Work to complete: Give a bare count of the lines with "layout" in the material below.
# # # # # # #
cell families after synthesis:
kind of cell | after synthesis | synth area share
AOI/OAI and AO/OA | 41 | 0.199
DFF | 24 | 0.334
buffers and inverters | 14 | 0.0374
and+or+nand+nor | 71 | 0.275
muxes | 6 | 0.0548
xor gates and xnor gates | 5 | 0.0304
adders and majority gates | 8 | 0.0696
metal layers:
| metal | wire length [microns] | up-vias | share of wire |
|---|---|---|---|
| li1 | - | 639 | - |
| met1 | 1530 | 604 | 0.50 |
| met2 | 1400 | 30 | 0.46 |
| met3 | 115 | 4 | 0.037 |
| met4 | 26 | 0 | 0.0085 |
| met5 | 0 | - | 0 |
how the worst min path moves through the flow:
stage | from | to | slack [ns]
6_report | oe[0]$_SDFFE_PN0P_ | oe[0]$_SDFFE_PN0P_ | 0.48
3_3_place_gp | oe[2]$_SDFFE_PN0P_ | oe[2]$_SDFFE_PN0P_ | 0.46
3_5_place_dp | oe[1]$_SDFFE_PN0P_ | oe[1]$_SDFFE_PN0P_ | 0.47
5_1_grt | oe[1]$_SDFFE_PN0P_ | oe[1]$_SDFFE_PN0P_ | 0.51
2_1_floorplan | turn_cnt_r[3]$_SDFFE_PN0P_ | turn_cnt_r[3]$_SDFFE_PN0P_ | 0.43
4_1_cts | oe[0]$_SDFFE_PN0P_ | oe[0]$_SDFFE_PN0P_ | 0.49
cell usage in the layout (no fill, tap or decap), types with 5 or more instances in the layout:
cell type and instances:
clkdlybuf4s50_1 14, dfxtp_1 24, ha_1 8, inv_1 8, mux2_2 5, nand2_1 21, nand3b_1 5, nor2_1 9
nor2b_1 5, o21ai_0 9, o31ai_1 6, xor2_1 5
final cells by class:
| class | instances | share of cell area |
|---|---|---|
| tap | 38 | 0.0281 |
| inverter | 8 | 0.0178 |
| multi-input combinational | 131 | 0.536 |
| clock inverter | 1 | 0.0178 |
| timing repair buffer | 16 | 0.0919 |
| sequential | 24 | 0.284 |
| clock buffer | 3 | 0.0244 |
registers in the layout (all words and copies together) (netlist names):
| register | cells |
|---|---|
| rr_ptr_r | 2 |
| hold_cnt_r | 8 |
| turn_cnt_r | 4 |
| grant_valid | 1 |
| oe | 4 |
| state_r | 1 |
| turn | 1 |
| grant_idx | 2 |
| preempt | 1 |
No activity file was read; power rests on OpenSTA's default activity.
`config.mk`:
```
export PLATFORM = sky130hd
export DESIGN_NAME = mem_arbiter_flat
export DESIGN_NICKNAME = d
export VERILOG_FILES = /design/src/rtl/mem_arbiter_if.sv /design/src/rtl/mem_arbiter.sv /design/src/flat_wrapper.sv
export SDC_FILE = /design/constraint.sdc
export NUM_CORES = 1
export LEC_CHECK = 0
export BUFFER_PORTS_ARGS = -buffer_cell sky130_fd_sc_hd__buf_4
export CORE_UTILIZATION = 50
export CTS_CLUSTER_DIAMETER = 150
export DETAILED_ROUTE_END_ITERATION = 16
export PLACE_DENSITY_LB_ADDON = 0.25
export SETUP_SLACK_MARGIN = 0.4
export SLEW_MARGIN = 20
export SYNTH_ARGS = -nofsm -noshare
export SYNTH_HDL_FRONTEND = slang
export SYNTH_SLANG_ARGS = --single-unit
```
`constraint.sdc`:
```
create_clock -name clk -period 2.9 [get_ports clk]
set_clock_uncertainty 0.15 [all_clocks]
set_input_delay 0.58 -clock clk [delete_from_list [all_inputs] [get_ports clk]]
set_output_delay 0.58 -clock clk [all_outputs]
set_load 0.05 [all_outputs]
```
`src/rtl/mem_arbiter_if.sv`:
```
// mem_arbiter_if: fetch, data and memory-port signals of the shared memory arbiter.
// slave is the arbiter's view; master is the pipeline/memory side.
interface mem_arbiter_if;
    logic        if_req;
    logic [31:0] if_addr;
    logic [31:0] if_rdata;
    logic        if_ready;
    logic        d_req;
    logic        d_we;
    logic [31:0] d_addr;
    logic [31:0] d_wdata;
    logic [31:0] d_rdata;
    logic        d_ready;
    logic        mem_en;
    logic        mem_we;
    logic [31:0] mem_addr;
    logic [31:0] mem_wdata;
    logic [31:0] mem_rdata;
    logic        busy;

    modport slave (
        input  if_req, if_addr, d_req, d_we, d_addr, d_wdata, mem_rdata,
        output if_rdata, if_ready, d_rdata, d_ready,
        output mem_en, mem_we, mem_addr, mem_wdata, busy
    );

    modport master (
        output if_req, if_addr, d_req, d_we, d_addr, d_wdata, mem_rdata,
        input  if_rdata, if_ready, d_rdata, d_ready,
        input  mem_en, mem_we, mem_addr, mem_wdata, busy
    );
endinterface

```
`src/rtl/mem_arbiter.sv`:
```
// mem_arbiter: one fixed-latency memory port shared by fetch and data.
// Data wins ties unless fetch has been passed over STREAK times in a row.
module mem_arbiter #(
    parameter int MEM_LATENCY = 2,
    parameter int STREAK      = 4
) (
    input logic          clk,
    input logic          rst,
    mem_arbiter_if.slave bus
);
    localparam logic [1:0] IDLE  = 2'd0;
    localparam logic [1:0] ISSUE = 2'd1;
    localparam logic [1:0] WAIT  = 2'd2;
    localparam logic [1:0] DONE  = 2'd3;

    localparam logic [3:0] LAT = 4'(MEM_LATENCY);
    localparam logic [3:0] LIM = 4'(STREAK);

    logic [1:0] state;
    logic [3:0] streak_cnt;
    logic [3:0] wait_cnt;
    logic       owner_d;
    logic       lat_we;
    logic       pick_d;

    assign pick_d = bus.d_req &&
                    !(bus.if_req && streak_cnt == LIM);

    always_ff @(posedge clk) begin
        if (rst) begin
            state         <= IDLE;
            streak_cnt    <= 4'd0;
            wait_cnt      <= 4'd0;
            owner_d       <= 1'b0;
            lat_we        <= 1'b0;
            bus.mem_en    <= 1'b0;
            bus.mem_we    <= 1'b0;
            bus.mem_addr  <= 32'd0;
            bus.mem_wdata <= 32'd0;
            bus.if_ready  <= 1'b0;
            bus.d_ready   <= 1'b0;
            bus.if_rdata  <= 32'd0;
            bus.d_rdata   <= 32'd0;
            bus.busy      <= 1'b0;
        end else begin
            bus.mem_en   <= 1'b0;
            bus.mem_we   <= 1'b0;
            bus.if_ready <= 1'b0;
            bus.d_ready  <= 1'b0;
            unique case (state)
                IDLE: begin
                    if (bus.if_req || bus.d_req) begin
                        state      <= ISSUE;
                        bus.busy   <= 1'b1;
                        bus.mem_en <= 1'b1;
                        owner_d    <= pick_d;
                        if (pick_d) begin
                            bus.mem_addr  <= bus.d_addr;
                            bus.mem_wdata <= bus.d_wdata;
                            bus.mem_we    <= bus.d_we;
                            lat_we        <= bus.d_we;
                            // streak only counts grants that bypassed a waiting fetch
                            if (!bus.if_req)
                                streak_cnt <= 4'd0;
                            else if (streak_cnt < LIM)
                                streak_cnt <= streak_cnt + 4'd1;
                        end else begin
                            bus.mem_addr <= bus.if_addr;
                            lat_we       <= 1'b0;
                            streak_cnt   <= 4'd0;
                        end
                    end
                end
                ISSUE: begin
                    state    <= WAIT;
                    wait_cnt <= LAT;
                end
                WAIT: begin
                    wait_cnt <= wait_cnt - 4'd1;
                    if (wait_cnt == 4'd1) begin
                        state <= DONE;
                        if (owner_d) begin
                            bus.d_ready <= 1'b1;
                            if (!lat_we)
                                bus.d_rdata <= bus.mem_rdata;
                        end else begin
                            bus.if_ready <= 1'b1;
                            bus.if_rdata <= bus.mem_rdata;
                        end
                    end
                end
                DONE: begin
                    state    <= IDLE;
                    bus.busy <= 1'b0;
                end
                default: state <= IDLE;
            endcase
        end
    end
endmodule
```
`src/flat_wrapper.sv`:
```
// flat-port wrapper written by rule: the top's interface ports become plain ports
module mem_arbiter_flat 
#(
    parameter int MEM_LATENCY = 2,
    parameter int STREAK      = 4
)
  (clk, rst, bus_if_req, bus_if_addr, bus_d_req, bus_d_we, bus_d_addr, bus_d_wdata, bus_mem_rdata, bus_if_rdata, bus_if_ready, bus_d_rdata, bus_d_ready, bus_mem_en, bus_mem_we, bus_mem_addr, bus_mem_wdata, bus_busy);
  mem_arbiter_if bus_i ();
  input logic clk;
  input logic rst;
  input wire logic [$bits(bus_i.if_req)-1:0] bus_if_req;
  input wire logic [$bits(bus_i.if_addr)-1:0] bus_if_addr;
  input wire logic [$bits(bus_i.d_req)-1:0] bus_d_req;
  input wire logic [$bits(bus_i.d_we)-1:0] bus_d_we;
  input wire logic [$bits(bus_i.d_addr)-1:0] bus_d_addr;
  input wire logic [$bits(bus_i.d_wdata)-1:0] bus_d_wdata;
  input wire logic [$bits(bus_i.mem_rdata)-1:0] bus_mem_rdata;
  output wire logic [$bits(bus_i.if_rdata)-1:0] bus_if_rdata;
  output wire logic [$bits(bus_i.if_ready)-1:0] bus_if_ready;
  output wire logic [$bits(bus_i.d_rdata)-1:0] bus_d_rdata;
  output wire logic [$bits(bus_i.d_ready)-1:0] bus_d_ready;
  output wire logic [$bits(bus_i.mem_en)-1:0] bus_mem_en;
  output wire logic [$bits(bus_i.mem_we)-1:0] bus_mem_we;
  output wire logic [$bits(bus_i.mem_addr)-1:0] bus_mem_addr;
  output wire logic [$bits(bus_i.mem_wdata)-1:0] bus_mem_wdata;
  output wire logic [$bits(bus_i.busy)-1:0] bus_busy;
  assign bus_i.if_req = bus_if_req;
  assign bus_i.if_addr = bus_if_addr;
  assign bus_i.d_req = bus_d_req;
  assign bus_i.d_we = bus_d_we;
  assign bus_i.d_addr = bus_d_addr;
  assign bus_i.d_wdata = bus_d_wdata;
  assign bus_i.mem_rdata = bus_mem_rdata;
  assign bus_if_rdata = bus_i.if_rdata;
  assign bus_if_ready = bus_i.if_ready;
  assign bus_d_rdata = bus_i.d_rdata;
  assign bus_d_ready = bus_i.d_ready;
  assign bus_mem_en = bus_i.mem_en;
  assign bus_mem_we = bus_i.mem_we;
  assign bus_mem_addr = bus_i.mem_addr;
  assign bus_mem_wdata = bus_i.mem_wdata;
  assign bus_busy = bus_i.busy;
  mem_arbiter #(.MEM_LATENCY(MEM_LATENCY), .STREAK(STREAK)) u_core (.clk(clk), .rst(rst), .bus(bus_i));
endmodule
```
==> impl_metrics.tcl, run 1 <==
set metrics [dict create \
    r2r_end "u_core.bus.if_rdata[9]" \
    chipWidth_microns 107.8 \
    io_pins 266 \
    cp-end-kind "register" \
    numClockSinks 145 \
    grt_pass1_wl_microns 24720 \
    synthCells 695 \
    p_leak_nw 3.531 \
    timing_worst_setup_path_type "register to register" \
    via_per_inst 5.211 \
    cts_tree "yes" \
    place_congestion 0.7958 \
    critPathSlowestCell "dfxtp_1" \
    crit_family "simple AND/OR/NAND/NOR gates" \
    gr-usage-all-layers 0.2732 \
    core_area_sq_um 10890 \
    reg2reg_depth 7 \
    crit_chain "inv_1, ha_1, and4bb_1, nand2b_1, buf_4, nand2_1, a21oi_1" \
    total_power_mw 6.849 \
    first_pass_iters 5 \
    relSlewSlack 0.7159 \
    clkLatencyLatePin_ns 0.52 \
    dp.final_hpwl_microns 11240 \
    hold_viol 0 \
    dieHeight_microns 107.8 \
    cp.arrival_ns 2.25 \
    p_per_area_nw_per_um2 843.9 \
    cp-startpoint "u_core.state[0]" \
    min_period_ns 1.950 \
    antenna_found_initial 0 \
    area_delta_synth_final_pct 45.07 \
    ys_top_cells_by_count "232 x nand2_1, 145 x dfxtp_1, 135 x a21oi_1, 41 x nor2_1, 32 x a211oi_1" \
    worst_ir_drop_vdd_mv 0.6290 \
    netlist_area_sq_um 5594 \
    synthFlopType "dfxtp_1" \
    final_max_slew_viol_count 0 \
    worst_setup_path_start_kind "register" \
    drive_gt1_frac 0.3288 \
    start_util 0.5138 \
    ys_seq_area_frac 0.5189 \
    max_freq_mhz 512.9 \
    post-synth-top-count-cell "nand2_1" \
    clock_path_buffers 2 \
    ys_ff_latch 145 \
    reg2reg_from "u_core.state[0]" \
    synth_area_per_cell_sq_um 8.049 \
    setup_viol 0 \
    ys_types 35 \
    htreeDepth 4 \
    ant_nets 0 \
    grt-ovfl-total 0 \
    rsz0062_at_grt "false" \
    rows 38 \
    synthArstFlopShare 0 \
    post_cts_buffers 0 \
    num_vias 5690 \
    tns_ns 0 \
    max_stage_delay_ns 0.35 \
    post_drt_wl_per_cell_microns 14.57 \
    status "completed" \
    synthTopCellsByArea "dfxtp_1 52%, nand2_1 16%, a21oi_1 12%" \
    hold_start "bus_d_wdata[9]" \
    crit_buf_inv 2 \
    synth_edf_count 0 \
    diodes 0 \
    postCtsHoldBufs 0 \
    r2r_slack_ns 0.95 \
    crit_required_ns 3.20 \
    maxCapViolCount 0 \
    period_share 0.6723 \
    grt_max_degree 78 \
    hold_class "input port to register" \
    yosys_warnings 0 \
    drc 0 \
    drt_wl_total_microns 15910 \
    syn_nets 836 \
    tightest_slew_ns 0.4252 \
    layout.nets 1082 \
    yosys.area.top_type "dfxtp_1" \
    post_cts_resized 0 \
    drt_first_iter_violations 364 \
    design.die.area_sq_um 11620 \
    synth_top_area_share 0.5189 \
    grt_pass1_vias 5411 \
    hold_ws_ns 0.1490 \
    holdPathStages 3 \
    cts-root-buf "clkbuf_8" \
    portBuffers 265 \
    path_max_fanout 33 \
    cts_buffers 17 \
    clkSlewWorstSetupHoldPaths_ns 0.06 \
    hold_path_end "u_core.bus.mem_wdata[9]" \
]
[cells in the final DEF, fill, tap and decap left out, drive strengths merged, types with 2 or more instances in the layout]
| master | n |
|---|---|
| a211oi | 32 |
| a21oi | 135 |
| and2 | 3 |
| buf | 280 |
| clkbuf | 25 |
| clkinv | 4 |
| dfxtp | 145 |
| ha | 8 |
| inv | 11 |
| mux2i | 2 |
| nand2 | 232 |
| nand2b | 2 |
| nand3 | 3 |
| nand3b | 2 |
| nand4b | 3 |
| nor2 | 42 |
| nor3 | 3 |
| nor3b | 2 |
| o21a | 3 |
| o21ai | 4 |
<file path="src/rtl/alu_reservation_station_pkg.sv">
// Shared widths, opcode encodings and entry/operand types for the ALU reservation station.
// The station passes opcodes through untouched; the encodings are here so benches and neighbours agree.
package alu_reservation_station_pkg;

  localparam int RS_SIZE    = 16;
  localparam int IDX_WIDTH  = 4;
  localparam int TAG_WIDTH  = 4;
  localparam int DATA_WIDTH = 32;
  localparam int OP_WIDTH   = 6;
  localparam int PC_WIDTH   = 32;

  typedef enum logic [OP_WIDTH-1:0] {
    OP_NOP = 6'd0,
    OP_LUI, OP_AUIPC, OP_JAL, OP_JALR,
    OP_BEQ, OP_BNE, OP_BLT, OP_BGE, OP_BLTU, OP_BGEU,
    OP_LB, OP_LH, OP_LW, OP_LBU, OP_LHU, OP_SB, OP_SH, OP_SW,
    OP_ADDI, OP_SLTI, OP_SLTIU, OP_XORI, OP_ORI, OP_ANDI, OP_SLLI, OP_SRLI, OP_SRAI,
    OP_ADD, OP_SUB, OP_SLL, OP_SLT, OP_SLTU, OP_XOR, OP_SRL, OP_SRA, OP_OR, OP_AND
  } alu_op_e;

  typedef struct packed {
    logic [OP_WIDTH-1:0]   op;
    logic [DATA_WIDTH-1:0] v1;
    logic [TAG_WIDTH-1:0]  q1;
    logic                  r1;
    logic [DATA_WIDTH-1:0] v2;
    logic [TAG_WIDTH-1:0]  q2;
    logic                  r2;
    logic [DATA_WIDTH-1:0] imm;
    logic [PC_WIDTH-1:0]   pc;
    logic [TAG_WIDTH-1:0]  tag;
  } rs_entry_t;

  typedef struct packed {
    logic                  ready;
    logic [DATA_WIDTH-1:0] value;
  } operand_t;

  // Resolve one operand against both CDBs; an already-ready operand is returned unchanged.
  function automatic operand_t snoop_operand(
    input logic                  ready,
    input logic [DATA_WIDTH-1:0] value,
    input logic [TAG_WIDTH-1:0]  q,
    input logic                  alu_valid,
    input logic [TAG_WIDTH-1:0]  alu_tag,
    input logic [DATA_WIDTH-1:0] alu_data,
    input logic                  lsb_valid,
    input logic [TAG_WIDTH-1:0]  lsb_tag,
    input logic [DATA_WIDTH-1:0] lsb_data
  );
    operand_t res;
    res.ready = ready;
    res.value = value;
    if (!ready) begin
      if (alu_valid && alu_tag == q) begin
        res.ready = 1'b1;
        res.value = alu_data;
      end else if (lsb_valid && lsb_tag == q) begin
        res.ready = 1'b1;
        res.value = lsb_data;
      end
    end
    return res;
  endfunction

endpackage

</file>
<file path="src/rtl/rs_priority_picker.sv">
// Lowest-index-first picker: reports whether any request bit is set and the index of the lowest one.
module rs_priority_picker
  import alu_reservation_station_pkg::*;
#(
  parameter int N = RS_SIZE,
  parameter int W = IDX_WIDTH
) (
  input  logic [N-1:0] req,
  output logic         found,
  output logic [W-1:0] idx
);

  always_comb begin
    // NOTE: every output gets a default before the loop, so no latch is inferred when req is zero.
    found = |req;
    idx   = '0;
    for (int i = N - 1; i >= 0; i--) begin
      if (req[i]) idx = W'(i);
    end
  end

endmodule

</file>
<file path="src/rtl/alu_reservation_station.sv">
// ALU reservation station: buffers dispatched instructions, wakes operands from both CDBs,
// and issues the lowest-index ready entry to the ALU each cycle. Flush discards everything.
module alu_reservation_station
  import alu_reservation_station_pkg::*;
(
  input  logic                  clk,
  input  logic                  rst,
  input  logic                  valid_from_dsp,
  input  logic [OP_WIDTH-1:0]   op_from_dsp,
  input  logic [DATA_WIDTH-1:0] v1_from_dsp,
  input  logic [TAG_WIDTH-1:0]  q1_from_dsp,
  input  logic                  q1_busy_from_dsp,
  input  logic [DATA_WIDTH-1:0] v2_from_dsp,
  input  logic [TAG_WIDTH-1:0]  q2_from_dsp,
  input  logic                  q2_busy_from_dsp,
  input  logic [DATA_WIDTH-1:0] imm_from_dsp,
  input  logic [PC_WIDTH-1:0]   pc_from_dsp,
  input  logic [TAG_WIDTH-1:0]  tag_from_dsp,
  input  logic                  alu_cdb_valid,
  input  logic [TAG_WIDTH-1:0]  alu_cdb_tag,
  input  logic [DATA_WIDTH-1:0] alu_cdb_data,
  input  logic                  lsb_cdb_valid,
  input  logic [TAG_WIDTH-1:0]  lsb_cdb_tag,
  input  logic [DATA_WIDTH-1:0] lsb_cdb_data,
  input  logic                  flush_from_rob,
  output logic                  full_to_dsp,
  output logic [OP_WIDTH-1:0]   op_to_alu,
  output logic [DATA_WIDTH-1:0] v1_to_alu,
  output logic [DATA_WIDTH-1:0] v2_to_alu,
  output logic [DATA_WIDTH-1:0] imm_to_alu,
  output logic [PC_WIDTH-1:0]   pc_to_alu,
  output logic [TAG_WIDTH-1:0]  tag_to_alu,
  output logic                  is_empty_to_alu
);

  logic [RS_SIZE-1:0]   busy_q;
  logic [RS_SIZE-1:0]   ready_vec;
  rs_entry_t            entry_q [RS_SIZE];

  logic                 free_found;
  logic [IDX_WIDTH-1:0] free_idx;
  logic                 issue_found;
  logic [IDX_WIDTH-1:0] issue_idx;
  logic                 do_dispatch;
  logic                 do_issue;

  operand_t             new_op1;
  operand_t             new_op2;
  rs_entry_t            new_entry;

  always_comb begin
    ready_vec = '0;
    for (int i = 0; i < RS_SIZE; i++) begin
      ready_vec[i] = busy_q[i] & entry_q[i].r1 & entry_q[i].r2;
    end
  end

  rs_priority_picker #(.N(RS_SIZE), .W(IDX_WIDTH)) u_free_picker (
    .req   (~busy_q),
    .found (free_found),
    .idx   (free_idx)
  );

  rs_priority_picker #(.N(RS_SIZE), .W(IDX_WIDTH)) u_issue_picker (
    .req   (ready_vec),
    .found (issue_found),
    .idx   (issue_idx)
  );

  assign full_to_dsp = ~free_found;
  assign do_dispatch = valid_from_dsp & ~full_to_dsp & ~flush_from_rob;
  assign do_issue    = issue_found & ~flush_from_rob;

  // Dispatch-time bypass: an operand whose producer broadcasts this very cycle is stored ready.
  always_comb begin
    new_op1 = snoop_operand(~q1_busy_from_dsp, v1_from_dsp, q1_from_dsp,
                            alu_cdb_valid, alu_cdb_tag, alu_cdb_data,
                            lsb_cdb_valid, lsb_cdb_tag, lsb_cdb_data);
    new_op2 = snoop_operand(~q2_busy_from_dsp, v2_from_dsp, q2_from_dsp,
                            alu_cdb_valid, alu_cdb_tag, alu_cdb_data,
                            lsb_cdb_valid, lsb_cdb_tag, lsb_cdb_data);
    new_entry     = '0;
    new_entry.op  = op_from_dsp;
    new_entry.v1  = new_op1.value;
    new_entry.q1  = q1_from_dsp;
    new_entry.r1  = new_op1.ready;
    new_entry.v2  = new_op2.value;
    new_entry.q2  = q2_from_dsp;
    new_entry.r2  = new_op2.ready;
    new_entry.imm = imm_from_dsp;
    new_entry.pc  = pc_from_dsp;
    new_entry.tag = tag_from_dsp;
  end

  // The issued slot is busy and the dispatch slot is free, so the two updates never collide.
  always_ff @(posedge clk or negedge rst) begin
    if (!rst) begin
      // NOTE: sequential state uses non-blocking assignments so every flop samples pre-edge values.
      busy_q <= '0;
    end else if (flush_from_rob) begin
      busy_q <= '0;
    end else begin
      if (do_issue)    busy_q[issue_idx] <= 1'b0;
      if (do_dispatch) busy_q[free_idx]  <= 1'b1;
    end
  end

  // NOTE: entry payload is not reset; it is only observed while its busy bit is set.
  always_ff @(posedge clk) begin
    for (int i = 0; i < RS_SIZE; i++) begin
      if (do_dispatch && free_idx == IDX_WIDTH'(i)) begin
        entry_q[i] <= new_entry;
      end else if (busy_q[i]) begin
        entry_q[i].r1 <= snoop_operand(entry_q[i].r1, entry_q[i].v1, entry_q[i].q1,
                                       alu_cdb_valid, alu_cdb_tag, alu_cdb_data,
                                       lsb_cdb_valid, lsb_cdb_tag, lsb_cdb_data).ready;
        entry_q[i].v1 <= snoop_operand(entry_q[i].r1, entry_q[i].v1, entry_q[i].q1,
                                       alu_cdb_valid, alu_cdb_tag, alu_cdb_data,
                                       lsb_cdb_valid, lsb_cdb_tag, lsb_cdb_data).value;
        entry_q[i].r2 <= snoop_operand(entry_q[i].r2, entry_q[i].v2, entry_q[i].q2,
                                       alu_cdb_valid, alu_cdb_tag, alu_cdb_data,
                                       lsb_cdb_valid, lsb_cdb_tag, lsb_cdb_data).ready;
        entry_q[i].v2 <= snoop_operand(entry_q[i].r2, entry_q[i].v2, entry_q[i].q2,
                                       alu_cdb_valid, alu_cdb_tag, alu_cdb_data,
                                       lsb_cdb_valid, lsb_cdb_tag, lsb_cdb_data).value;
      end
    end
  end

  // Issue register: fields hold their last value whenever nothing issues.
  always_ff @(posedge clk or negedge rst) begin
    if (!rst) begin
      op_to_alu       <= '0;
      v1_to_alu       <= '0;
      v2_to_alu       <= '0;
      imm_to_alu      <= '0;
      pc_to_alu       <= '0;
      tag_to_alu      <= '0;
      is_empty_to_alu <= 1'b1;
    end else if (do_issue) begin
      op_to_alu       <= entry_q[issue_idx].op;
      v1_to_alu       <= entry_q[issue_idx].v1;
      v2_to_alu       <= entry_q[issue_idx].v2;
      imm_to_alu      <= entry_q[issue_idx].imm;
      pc_to_alu       <= entry_q[issue_idx].pc;
      tag_to_alu      <= entry_q[issue_idx].tag;
      is_empty_to_alu <= 1'b0;
    end else begin
      is_empty_to_alu <= 1'b1;
    end
  end

endmodule
</file>
<file path="config.mk">
export PLATFORM = sky130hd
export DESIGN_NAME = alu_reservation_station
export DESIGN_NICKNAME = d
export VERILOG_FILES = /design/src/rtl/alu_reservation_station_pkg.sv /design/src/rtl/rs_priority_picker.sv /design/src/rtl/alu_reservation_station.sv
export SDC_FILE = /design/constraint.sdc
export NUM_CORES = 2
export LEC_CHECK = 0
export ABC_AREA = 1
export CAP_MARGIN = 0
export CORE_MARGIN = 3
export CORE_UTILIZATION = 32
export CTS_BUF_LIST = sky130_fd_sc_hd__clkbuf_8
export DETAILED_ROUTE_END_ITERATION = 8
export HOLD_SLACK_MARGIN = 0.05
export PLACE_DENSITY = 0.52
export RECOVER_POWER = 50
export SETUP_SLACK_MARGIN = 0.02
export SLEW_MARGIN = 10
export SYNTH_ARGS = -nofsm -noshare
export SYNTH_HDL_FRONTEND = slang
export SYNTH_SLANG_ARGS = --single-unit
export TNS_END_PERCENT = 20
</file>
<file path="constraint.sdc">
create_clock -name clk -period 8 [get_ports clk]
set_input_delay 0.8 -clock clk [delete_from_list [all_inputs] [get_ports clk]]
set_output_delay 0.8 -clock clk [all_outputs]
set_load 0.01 [all_outputs]
</file>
# # # # # # #
Response area: 4